Most of the Relational databases
store data in normalization, in simple word, no data duplicate, instead link
the data between table using relations like foreign keys. When we want to find
any related data, we generally use join keyword in the query, join the table
and fetch the data, the advantage here is we reduce data duplication which in
turns save the hard disk used, also we can go and update the data at only once
place or table.
In the NO-SQL world, it is said
that disk space is cheaper than the CPU & No-SQL don't understand any
relation between data, don't provide join between data so that we can join
while we are fetching the data. To overcome this difficult it is said that
create smaller tables as required by your queries and duplicate that data.

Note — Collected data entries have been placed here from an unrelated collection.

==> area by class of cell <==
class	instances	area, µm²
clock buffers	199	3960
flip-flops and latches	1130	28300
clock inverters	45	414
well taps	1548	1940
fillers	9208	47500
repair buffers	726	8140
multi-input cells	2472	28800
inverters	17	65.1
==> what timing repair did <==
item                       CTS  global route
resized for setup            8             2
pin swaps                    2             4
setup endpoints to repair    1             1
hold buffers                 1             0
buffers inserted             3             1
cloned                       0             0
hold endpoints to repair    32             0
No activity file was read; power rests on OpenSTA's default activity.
===== src/rtl/ram_port_arbiter_pkg.sv =====
// ram_port_arbiter_pkg
//   Shared definitions for the two-port RAM arbiter.
//   - Grant encoding: a one-hot pair, bit 0 = port A, bit 1 = port B.
//   - Priority mode selectors for the rr_mode_g parameter.
//   - Round-robin pointer type and its update helper.
package ram_port_arbiter_pkg;

  localparam logic [1:0] GNT_NONE = 2'b00;
  localparam logic [1:0] GNT_A    = 2'b01;
  localparam logic [1:0] GNT_B    = 2'b10;

  localparam int PRI_FIXED = 0;
  localparam int PRI_RR    = 1;

  localparam int NUM_PORTS = 2;
  localparam int PORT_A    = 0;
  localparam int PORT_B    = 1;

  // Which port wins the next tie in round-robin mode.
  typedef enum logic {
    PREFER_A = 1'b0,
    PREFER_B = 1'b1
  } rr_ptr_e;

  // After a grant the other port becomes preferred; with no grant the
  // pointer keeps its value.
  function automatic rr_ptr_e next_ptr(input logic [1:0] gnt, input rr_ptr_e cur);
    rr_ptr_e nxt;
    nxt = cur;
    case (gnt)
      GNT_A:   nxt = PREFER_B;
      GNT_B:   nxt = PREFER_A;
      default: nxt = cur;
    endcase
    return nxt;
  endfunction

endpackage
File: config.mk
export PLATFORM = sky130hd
export DESIGN_NAME = passage_direction_detector
export DESIGN_NICKNAME = d
export VERILOG_FILES = /design/src/rtl/passage_direction_detector.sv
export SDC_FILE = /design/constraint.sdc
export NUM_CORES = 1
export LEC_CHECK = 0
export CELL_PAD_IN_SITES_DETAIL_PLACEMENT = 1
export CELL_PAD_IN_SITES_GLOBAL_PLACEMENT = 1
export CORE_MARGIN = 2
export CORE_UTILIZATION = 30
export DETAILED_ROUTE_END_ITERATION = 16
export DONT_BUFFER_PORTS = 1
export PLACE_DENSITY = 0.57
export SLEW_MARGIN = 5
export SYNTH_ARGS = -nofsm -noshare
export SYNTH_HDL_FRONTEND = slang
export SYNTH_SLANG_ARGS = --single-unit
File: constraint.sdc
create_clock -name clk50 -period 2.35 [get_ports clk50]
set_input_delay 0.1175 -clock clk50 [delete_from_list [all_inputs] [get_ports clk50]]
set_output_delay 0.1175 -clock clk50 [all_outputs]
set_load 0.02 [all_outputs]
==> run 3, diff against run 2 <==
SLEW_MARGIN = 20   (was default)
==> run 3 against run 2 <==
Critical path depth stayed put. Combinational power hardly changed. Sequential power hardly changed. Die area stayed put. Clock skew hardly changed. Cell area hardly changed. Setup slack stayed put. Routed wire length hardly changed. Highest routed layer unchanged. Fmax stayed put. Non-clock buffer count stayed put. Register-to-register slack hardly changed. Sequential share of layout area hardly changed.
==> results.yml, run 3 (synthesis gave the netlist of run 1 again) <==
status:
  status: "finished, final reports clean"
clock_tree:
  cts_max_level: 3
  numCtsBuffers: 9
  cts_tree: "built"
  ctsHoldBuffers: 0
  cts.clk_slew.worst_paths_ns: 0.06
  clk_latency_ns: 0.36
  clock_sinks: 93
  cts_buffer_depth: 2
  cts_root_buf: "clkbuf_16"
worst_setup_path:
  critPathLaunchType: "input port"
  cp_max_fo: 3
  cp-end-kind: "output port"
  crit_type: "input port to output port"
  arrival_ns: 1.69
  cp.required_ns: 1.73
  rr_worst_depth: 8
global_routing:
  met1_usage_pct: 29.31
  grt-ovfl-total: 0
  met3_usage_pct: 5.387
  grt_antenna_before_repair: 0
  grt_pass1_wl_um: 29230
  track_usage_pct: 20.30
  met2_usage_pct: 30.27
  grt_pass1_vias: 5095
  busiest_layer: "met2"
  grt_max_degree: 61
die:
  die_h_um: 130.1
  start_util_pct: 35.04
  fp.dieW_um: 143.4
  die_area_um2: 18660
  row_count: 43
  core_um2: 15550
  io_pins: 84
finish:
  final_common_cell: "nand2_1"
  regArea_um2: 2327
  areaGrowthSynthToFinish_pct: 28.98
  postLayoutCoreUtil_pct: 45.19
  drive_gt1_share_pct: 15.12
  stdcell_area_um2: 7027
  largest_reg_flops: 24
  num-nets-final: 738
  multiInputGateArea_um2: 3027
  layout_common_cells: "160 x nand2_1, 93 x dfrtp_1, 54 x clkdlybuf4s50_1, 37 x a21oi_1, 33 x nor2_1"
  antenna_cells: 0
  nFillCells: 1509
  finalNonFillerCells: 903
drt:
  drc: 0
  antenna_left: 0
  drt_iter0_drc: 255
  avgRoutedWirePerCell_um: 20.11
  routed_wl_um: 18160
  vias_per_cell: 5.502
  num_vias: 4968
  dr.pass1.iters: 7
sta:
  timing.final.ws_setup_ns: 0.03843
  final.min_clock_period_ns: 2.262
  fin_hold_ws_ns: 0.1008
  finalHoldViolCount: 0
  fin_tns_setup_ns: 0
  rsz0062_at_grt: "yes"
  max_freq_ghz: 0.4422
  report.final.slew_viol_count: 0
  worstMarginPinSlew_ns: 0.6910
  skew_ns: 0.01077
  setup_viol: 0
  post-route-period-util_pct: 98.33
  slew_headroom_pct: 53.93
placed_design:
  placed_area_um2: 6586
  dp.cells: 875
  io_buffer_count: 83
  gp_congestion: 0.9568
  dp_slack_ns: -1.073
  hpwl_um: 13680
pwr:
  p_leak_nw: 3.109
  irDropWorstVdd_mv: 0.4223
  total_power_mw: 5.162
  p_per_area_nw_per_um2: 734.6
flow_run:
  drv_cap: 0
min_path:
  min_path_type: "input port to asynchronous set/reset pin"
===== config.mk =====
export PLATFORM = sky130hd
export DESIGN_NAME = complete_arbiter
export DESIGN_NICKNAME = d
export VERILOG_FILES = /design/src/rtl/complete_arbiter.sv
export SDC_FILE = /design/constraint.sdc
export NUM_CORES = 1
export LEC_CHECK = 0
export ABC_AREA = 0
export CORE_MARGIN = 2
export CORE_UTILIZATION = 58
export DETAILED_ROUTE_END_ITERATION = 10
export GPL_ROUTABILITY_DRIVEN = 0
export PLACE_DENSITY = 0.89
export SKIP_LAST_GASP = 1
export SLEW_MARGIN = 15
export SYNTH_ARGS = -nofsm -noshare
export SYNTH_HDL_FRONTEND = slang
export SYNTH_SLANG_ARGS = --single-unit

===== constraint.sdc =====
create_clock -name clk -period 7.4 [get_ports clk]
set_input_delay 2.22 -clock clk [delete_from_list [all_inputs] [get_ports clk]]
set_output_delay 2.22 -clock clk [all_outputs]
set_load 0.01 [all_outputs]
--- src/rtl/icb_cmd_arb_mux.sv ---
// N-master to 1-slave ICB command/response multiplexer driven by an external round-robin arbiter.
// The grant is held while the slave stalls, and an outstanding FIFO routes in-order responses back.
module icb_cmd_arb_mux #(
   parameter int CHN_N     = 4,
   parameter int ADDR_W    = 32,
   parameter int DATA_W    = 32,
   parameter int OUTSTD    = 4,
   parameter int SIM_DELAY = 1
) (
   input  logic                        clk,
   input  logic                        rst_n,
   input  logic [CHN_N*ADDR_W-1:0]     s_cmd_addr,
   input  logic [CHN_N-1:0]            s_cmd_read,
   input  logic [CHN_N*DATA_W-1:0]     s_cmd_wdata,
   input  logic [CHN_N*DATA_W/8-1:0]   s_cmd_wmask,
   input  logic [CHN_N-1:0]            s_cmd_valid,
   output logic [CHN_N-1:0]            s_cmd_ready,
   output logic [CHN_N*DATA_W-1:0]     s_rsp_rdata,
   output logic [CHN_N-1:0]            s_rsp_err,
   output logic [CHN_N-1:0]            s_rsp_valid,
   input  logic [CHN_N-1:0]            s_rsp_ready,
   output logic [ADDR_W-1:0]           m_cmd_addr,
   output logic                        m_cmd_read,
   output logic [DATA_W-1:0]           m_cmd_wdata,
   output logic [DATA_W/8-1:0]         m_cmd_wmask,
   output logic                        m_cmd_valid,
   input  logic                        m_cmd_ready,
   input  logic [DATA_W-1:0]           m_rsp_rdata,
   input  logic                        m_rsp_err,
   input  logic                        m_rsp_valid,
   output logic                        m_rsp_ready,
   output logic [CHN_N-1:0]            arb_req,
   input  logic [CHN_N-1:0]            arb_grant,
   input  logic [$clog2(CHN_N)-1:0]    arb_sel,
   input  logic                        arb_valid
);

   localparam int SEL_W  = $clog2(CHN_N);
   localparam int PTR_W  = $clog2(OUTSTD);
   localparam int CNT_W  = PTR_W + 1;
   localparam int MASK_W = DATA_W / 8;

   // The delay parameter is kept for drop-in compatibility; the binary arb_sel makes the grant vector redundant.
   localparam int unused_sim_delay = SIM_DELAY;
   logic unused_grant;
   assign unused_grant = ^arb_grant;

   typedef enum logic {ST_ARB, ST_LOCK} state_t;

   state_t           state, state_nxt;
   logic [SEL_W-1:0] lock_sel, cur_sel, head;
   logic [SEL_W-1:0] fifo_q [OUTSTD];
   logic [PTR_W-1:0] wptr, rptr;
   logic [CNT_W-1:0] cnt;
   logic             full, empty, push, pop, grant_rdy;

   assign full    = (cnt == CNT_W'(OUTSTD));
   assign empty   = (cnt == '0);
   assign cur_sel = (state == ST_LOCK) ? lock_sel : arb_sel;
   assign head    = fifo_q[rptr];

   // NOTE: every signal written here gets a default first, so no path can leave one unassigned and infer a latch.
   always_comb begin
      state_nxt   = state;
      arb_req     = '0;
      m_cmd_valid = 1'b0;
      grant_rdy   = 1'b0;
      s_cmd_ready = '0;
      case (state)
         ST_ARB: begin
            arb_req     = full ? '0 : s_cmd_valid;
            m_cmd_valid = arb_valid & ~full;
            grant_rdy   = m_cmd_ready & ~full;
            if (m_cmd_valid && !m_cmd_ready) state_nxt = ST_LOCK;
         end
         ST_LOCK: begin
            m_cmd_valid = 1'b1;
            grant_rdy   = m_cmd_ready;
            if (m_cmd_ready) state_nxt = ST_ARB;
         end
         default: state_nxt = ST_ARB;
      endcase
      s_cmd_ready[cur_sel] = grant_rdy;
   end

   assign m_cmd_addr  = s_cmd_addr[cur_sel*ADDR_W +: ADDR_W];
   assign m_cmd_read  = s_cmd_read[cur_sel];
   assign m_cmd_wdata = s_cmd_wdata[cur_sel*DATA_W +: DATA_W];
   assign m_cmd_wmask = s_cmd_wmask[cur_sel*MASK_W +: MASK_W];
   assign push        = m_cmd_valid & m_cmd_ready;

   // Responses return in order, so only the FIFO head may see the slave's response.
   always_comb begin
      s_rsp_valid = '0;
      m_rsp_ready = 1'b0;
      if (!empty) begin
         s_rsp_valid[head] = m_rsp_valid;
         m_rsp_ready       = s_rsp_ready[head];
      end
   end

   assign s_rsp_rdata = {CHN_N{m_rsp_rdata}};
   assign s_rsp_err   = {CHN_N{m_rsp_err}};
   assign pop         = m_rsp_valid & m_rsp_ready;

   // NOTE: state registers use non-blocking assignments so every flop samples pre-edge values.
   always_ff @(posedge clk or negedge rst_n) begin
      if (!rst_n) begin
         state    <= ST_ARB;
         lock_sel <= '0;
         wptr     <= '0;
         rptr     <= '0;
         cnt      <= '0;
      end else begin
         state <= state_nxt;
         if (state == ST_ARB && m_cmd_valid && !m_cmd_ready) lock_sel <= arb_sel;
         if (push) wptr <= wptr + PTR_W'(1);
         if (pop)  rptr <= rptr + PTR_W'(1);
         case ({push, pop})
            2'b10:   cnt <= cnt + CNT_W'(1);
            2'b01:   cnt <= cnt - CNT_W'(1);
            default: cnt <= cnt;
         endcase
      end
   end

   // NOTE: the storage array has no reset; an entry is only read after a push has written it.
   always_ff @(posedge clk) begin
      if (push) fifo_q[wptr] <= cur_sel;
   end

endmodule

For
example, if you queries have where clause on the first name and percentage
scored, then as these will be different tables, just create one more table and
add the data, while fetching the data you can fetch from this table and if need
you can fetch another record from respective tables.
But some No-SQL databases, give
embedded row inside once record, those are generally document oriented No-SQL
databases.
No-SQL
Classification
No-SQL is not a database; it is one
classification of databases based on what kind of data is stored in it and some
other features. We have different kind of databases under the No-SQL or Big
Data.
- Column: Column Key is No-SQL databases, which store data as column wise, if the data is like person data like FristName, LastName, EmailId, password than the data will be fetched in the same way.
- Document: Document oriented No-SQL database will store the data is a document, when we say document, it is text document and not binary data like the image and other file sets majorly it will be JSON object, whole JSON object will be added to the database and as part of output/response database will return json objects..
- Key-value: Key-value databases are once which are like a big hash map, where all data is stored as key and value. It works as session maintaining container, but has extra value as it can persist
- Graph: These databases can store graphical data, which are like hierarchy data, where data is more of the node based.
- Column: Accumulo, Cassandra, Druid, HBase, Vertica
- Document: Apache CouchDB, Clusterpoint, Couchbase, DocumentDB, HyperDex, Lotus Notes, MarkLogic, MongoDB, OrientDB, Qizx, RethinkDB
- Key-value: Aerospike, Couchbase, Dynamo, FairCom c-treeACE, FoundationDB, HyperDex, MemcacheDB, MUMPS, Oracle NoSQL Database, OrientDB, Redis, Riak, Berkeley DB
- Graph: AllegroGraph, InfiniteGraph, MarkLogic, Neo4J, OrientDB, Virtuoso, Stardog
- Multi-model: Alchemy Database, ArangoDB, CortexDB, FoundationDB, MarkLogic, OrientDB
Where to use No-SQL databases?
No-SQL databases are used main
when the data is huge and needs 100% availability. These databases are mainly
used for report generation and data analysis where data is huge and generate
report using it. As the scalability is easy, it will be database keep growing
like data capture for user action, capture log data, audit data. As also
used as back-end databases for micro-service architecture where each service
need specific data. As some of the databases use JSON object, it is used for
light weight web application where data is stored directly as JSON and read as
JSON back. Some of the No-SQL databases (key-value type) are used to store and
maintain session across multiple application servers.